Foto:Gentileza FM Costa Blanca de Coronda

Un hombre de 31 años, identificado como Ariel Ontivero, fue acribillado a balazos el viernes, por dos sujetos que lo esperaron a unos metros del portón de la Unidad 1 de Coronda al momento en que salía para disfrutar de una salida transitoria. La hipótesis de los investigadores es que el crimen podría estar vinculado con la banda de narcotraficantes denominada“Los Monos”.

La víctima se encontraba acompañado de su pareja y su bebé, y hacía casi dos años que cumplía una pena por robos. Las primeras conjeturas del caso están dirigidas a una ejecución, dado que  su nombre sonó en ciertos círculos como vinculado con el homicidio de Claudio “Pájaro” Cantero, líder de la banda dedicada al narcotráfico en la zona, ocurrido el 26 de mayo de 2013 en Villa Gobernador Gálvez. 

Luego del asesinato del sindicado jefe de la banda,  se desató una masacre que ya lleva una docena de homicidios, que tienen como blanco a hombres y sus familiares, cuyos nombres sonaron en versiones extraoficiales a lo largo de estos dos años como involucrados en la emboscada fatal que sufrió Cantero.

Hernán Ariel Ontivero era conocido como el  “Negro Ariel” y vivía en el barrio rosarino de Tablada. Estaba preso en la cárcel de Coronda y contaba con el régimen de salidas transitorias. El viernes por la tarde, su mujer y su hijo lo esperaban para llevarlo a la casa que alquilaba en Santo Tomé y pasar un fin de semana.

En un primer momento, se dijo que el recluso eligió la ciudad lindera con Santa Fe por la cercanía con Coronda, lo que le permitiría pasar más tiempo con su familia. Sin embargo, los pesquisas estiman que el reo intuía que su destino estaba sellado. “Tenía conexiones con la banda del Pollo (Luis) Bassi. No era pariente de él pero era familiar de otro del grupo que estuvo nombrado, al igual que él, como uno de los verdugos del líder de Los Monos”, describieron fuentes judiciales, según informa elciudadano.com.
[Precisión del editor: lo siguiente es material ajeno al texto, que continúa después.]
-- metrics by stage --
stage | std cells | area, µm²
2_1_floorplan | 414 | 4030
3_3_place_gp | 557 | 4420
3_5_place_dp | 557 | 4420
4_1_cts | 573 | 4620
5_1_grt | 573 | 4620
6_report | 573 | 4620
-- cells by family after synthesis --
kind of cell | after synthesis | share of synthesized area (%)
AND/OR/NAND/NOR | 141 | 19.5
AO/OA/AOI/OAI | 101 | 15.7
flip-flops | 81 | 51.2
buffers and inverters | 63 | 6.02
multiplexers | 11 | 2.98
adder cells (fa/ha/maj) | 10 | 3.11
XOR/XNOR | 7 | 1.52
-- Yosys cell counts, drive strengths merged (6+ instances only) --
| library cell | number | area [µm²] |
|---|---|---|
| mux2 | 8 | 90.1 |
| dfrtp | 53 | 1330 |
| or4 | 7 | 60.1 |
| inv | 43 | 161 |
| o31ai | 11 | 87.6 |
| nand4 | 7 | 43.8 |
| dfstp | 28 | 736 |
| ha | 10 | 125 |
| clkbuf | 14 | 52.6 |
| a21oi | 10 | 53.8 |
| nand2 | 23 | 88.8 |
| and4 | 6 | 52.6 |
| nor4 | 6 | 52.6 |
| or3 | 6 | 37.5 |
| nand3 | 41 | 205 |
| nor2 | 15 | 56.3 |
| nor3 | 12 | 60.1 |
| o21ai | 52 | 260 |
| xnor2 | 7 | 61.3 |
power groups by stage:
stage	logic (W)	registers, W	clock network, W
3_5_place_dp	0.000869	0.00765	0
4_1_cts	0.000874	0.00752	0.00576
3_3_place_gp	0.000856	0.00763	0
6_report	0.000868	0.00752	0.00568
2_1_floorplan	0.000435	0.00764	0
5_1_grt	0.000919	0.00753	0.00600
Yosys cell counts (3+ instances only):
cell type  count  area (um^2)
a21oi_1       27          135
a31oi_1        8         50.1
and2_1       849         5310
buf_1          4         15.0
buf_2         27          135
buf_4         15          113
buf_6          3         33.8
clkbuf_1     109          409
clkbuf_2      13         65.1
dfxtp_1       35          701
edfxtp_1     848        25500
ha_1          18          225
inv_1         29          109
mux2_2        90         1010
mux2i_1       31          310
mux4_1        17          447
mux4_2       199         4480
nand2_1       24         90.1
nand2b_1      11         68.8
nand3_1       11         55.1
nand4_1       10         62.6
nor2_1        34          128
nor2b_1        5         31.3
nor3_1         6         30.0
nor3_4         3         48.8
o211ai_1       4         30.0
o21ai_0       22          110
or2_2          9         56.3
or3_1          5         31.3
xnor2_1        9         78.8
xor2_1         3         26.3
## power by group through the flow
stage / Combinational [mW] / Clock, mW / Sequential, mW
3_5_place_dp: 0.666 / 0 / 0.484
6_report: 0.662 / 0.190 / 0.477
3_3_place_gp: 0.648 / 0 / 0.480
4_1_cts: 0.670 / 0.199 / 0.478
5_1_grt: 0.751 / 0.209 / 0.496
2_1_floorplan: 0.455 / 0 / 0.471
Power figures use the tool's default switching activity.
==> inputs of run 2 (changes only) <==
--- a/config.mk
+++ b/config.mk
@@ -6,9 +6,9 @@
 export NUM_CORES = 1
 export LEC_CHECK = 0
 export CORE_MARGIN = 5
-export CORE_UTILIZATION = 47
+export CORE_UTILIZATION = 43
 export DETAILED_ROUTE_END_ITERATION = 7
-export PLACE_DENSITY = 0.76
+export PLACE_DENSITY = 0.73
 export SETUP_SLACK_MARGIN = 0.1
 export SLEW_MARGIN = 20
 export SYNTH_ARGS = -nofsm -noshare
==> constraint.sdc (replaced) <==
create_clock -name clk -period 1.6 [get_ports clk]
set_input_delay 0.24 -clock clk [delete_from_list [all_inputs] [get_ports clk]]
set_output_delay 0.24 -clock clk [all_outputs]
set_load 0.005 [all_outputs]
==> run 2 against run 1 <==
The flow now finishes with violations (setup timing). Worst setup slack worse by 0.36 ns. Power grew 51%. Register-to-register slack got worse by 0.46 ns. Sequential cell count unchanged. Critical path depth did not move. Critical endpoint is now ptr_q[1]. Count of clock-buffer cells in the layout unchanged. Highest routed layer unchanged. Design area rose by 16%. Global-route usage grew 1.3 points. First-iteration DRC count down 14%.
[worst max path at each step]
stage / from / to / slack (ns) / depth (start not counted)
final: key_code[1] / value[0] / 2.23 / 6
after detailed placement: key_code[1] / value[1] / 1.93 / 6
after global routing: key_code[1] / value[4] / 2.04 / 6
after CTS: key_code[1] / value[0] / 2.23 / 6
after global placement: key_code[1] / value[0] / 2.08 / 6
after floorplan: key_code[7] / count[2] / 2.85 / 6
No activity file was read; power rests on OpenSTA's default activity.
**src/rtl/ucaspian_cmd_deframer.sv**
```systemverilog
// Host->device command deframer: gathers an opcode byte and its fixed-length payload
// into one wide command word, and flags unknown opcodes and stalled partial commands.
module ucaspian_cmd_deframer #(
  parameter int MAX_PAYLOAD = 4,
  parameter int TIMEOUT     = 4096
) (
  input  logic                     clk,
  input  logic                     reset,
  input  logic                     flush,
  input  logic [7:0]               in_data,
  input  logic                     in_vld,
  output logic                     in_rdy,
  output logic [7:0]               cmd_op,
  output logic [8*MAX_PAYLOAD-1:0] cmd_payload,
  output logic [2:0]               cmd_len,
  output logic                     cmd_vld,
  input  logic                     cmd_rdy,
  output logic                     err_pulse,
  output logic [1:0]               err_code,
  output logic [15:0]              cmd_count,
  output logic [7:0]               err_count
);

  localparam int TW = (TIMEOUT > 1) ? $clog2(TIMEOUT) : 1;
  localparam logic [TW-1:0] TO_LIM = TW'(TIMEOUT - 1);

  typedef enum logic [1:0] {S_IDLE, S_PAYLOAD, S_HOLD} state_t;

  typedef struct packed {
    logic       known;
    logic [2:0] len;
  } op_info_t;

  function automatic op_info_t decode(input logic [7:0] op);
    case (op)
      8'h00, 8'h01, 8'h10: decode = '{known: 1'b1, len: 3'd0};
      8'h02:               decode = '{known: 1'b1, len: 3'd3};
      8'h04:               decode = '{known: 1'b1, len: 3'd2};
      8'h08:               decode = '{known: 1'b1, len: 3'd4};
      default:             decode = '{known: 1'b0, len: 3'd0};
    endcase
  endfunction

  state_t                   state, state_nxt;
  op_info_t                 dec;
  logic [7:0]               asm_op;
  logic [2:0]               asm_len, idx;
  logic [8*MAX_PAYLOAD-1:0] asm_buf, buf_nxt;
  logic [TW-1:0]            to_cnt;
  logic                     accept, bad_op, timeout, deliver;
  logic                     ld_hold;
  logic [7:0]               hold_op;
  logic [8*MAX_PAYLOAD-1:0] hold_payload;
  logic [2:0]               hold_len;

  // in_rdy depends only on state, flush and reset, so a held command back-pressures the SPI side.
  assign in_rdy  = reset && !flush && (state != S_HOLD);
  assign accept  = in_vld && in_rdy;
  assign cmd_vld = (state == S_HOLD);

  // NOTE: every output of this block gets a default first so no path leaves a value held (no latch).
  always_comb begin
    state_nxt    = state;
    dec          = decode(in_data);
    bad_op       = 1'b0;
    timeout      = 1'b0;
    deliver      = 1'b0;
    ld_hold      = 1'b0;
    hold_op      = in_data;
    hold_payload = '0;
    hold_len     = 3'd0;
    buf_nxt      = asm_buf;
    for (int i = 0; i < MAX_PAYLOAD; i++)
      if (idx == 3'(i)) buf_nxt[8*i +: 8] = in_data;

    case (state)
      S_IDLE: begin
        if (accept) begin
          if (!dec.known) begin
            bad_op = 1'b1;
          end else if (in_data == 8'h00) begin
            state_nxt = S_IDLE;
          end else if (dec.len == 3'd0) begin
            state_nxt = S_HOLD;
            ld_hold   = 1'b1;
          end else begin
            state_nxt = S_PAYLOAD;
          end
        end
      end
      S_PAYLOAD: begin
        if (flush) begin
          state_nxt = S_IDLE;
        end else if (accept) begin
          if (idx == asm_len - 3'd1) begin
            state_nxt    = S_HOLD;
            ld_hold      = 1'b1;
            hold_op      = asm_op;
            hold_payload = buf_nxt;
            hold_len     = asm_len;
          end
        end else if (TIMEOUT != 0 && to_cnt == TO_LIM) begin
          timeout   = 1'b1;
          state_nxt = S_IDLE;
        end
      end
      S_HOLD: begin
        if (cmd_rdy) begin
          deliver   = 1'b1;
          state_nxt = S_IDLE;
        end else if (flush) begin
          state_nxt = S_IDLE;
        end
      end
      default: state_nxt = S_IDLE;
    endcase
  end

  // NOTE: sequential state uses non-blocking assignments so every register samples pre-edge values.
  always_ff @(posedge clk) begin
    if (!reset) begin
      state       <= S_IDLE;
      asm_op      <= '0;
      asm_len     <= '0;
      asm_buf     <= '0;
      idx         <= '0;
      to_cnt      <= '0;
      cmd_op      <= '0;
      cmd_payload <= '0;
      cmd_len     <= '0;
      err_pulse   <= 1'b0;
      err_code    <= 2'b00;
      cmd_count   <= '0;
      err_count   <= '0;
    end else begin
      state     <= state_nxt;
      err_pulse <= bad_op || timeout;
      if (bad_op)       err_code <= 2'b01;
      else if (timeout) err_code <= 2'b10;
      if ((bad_op || timeout) && err_count != 8'hFF) err_count <= err_count + 8'd1;
      if (deliver && cmd_count != 16'hFFFF)          cmd_count <= cmd_count + 16'd1;

      if (state == S_IDLE && accept) begin
        asm_op  <= in_data;
        asm_len <= dec.len;
        asm_buf <= '0;
        idx     <= '0;
        to_cnt  <= '0;
      end else if (state == S_PAYLOAD) begin
        if (accept) begin
          asm_buf <= buf_nxt;
          idx     <= idx + 3'd1;
          to_cnt  <= '0;
        end else if (TIMEOUT != 0) begin
          to_cnt  <= to_cnt + 1'b1;
        end
      end

      if (ld_hold) begin
        cmd_op      <= hold_op;
        cmd_payload <= hold_payload;
        cmd_len     <= hold_len;
      end
    end
  end

endmodule
```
Según fuentes, los atacantes se acercaron a la pareja y le dijeron a la esposa: “Vos salí de acá”, y fue allí cuando empezaron los tiros. Algunas balas hicieron blanco en la cabeza y otros en el tórax de Ontivero. Los impactos lo tiraron contra una pared de la placita del Iapip y ahí se desvaneció. Murió a los pocos minutos en la guardia por las lesiones que le provocaron los proyectiles.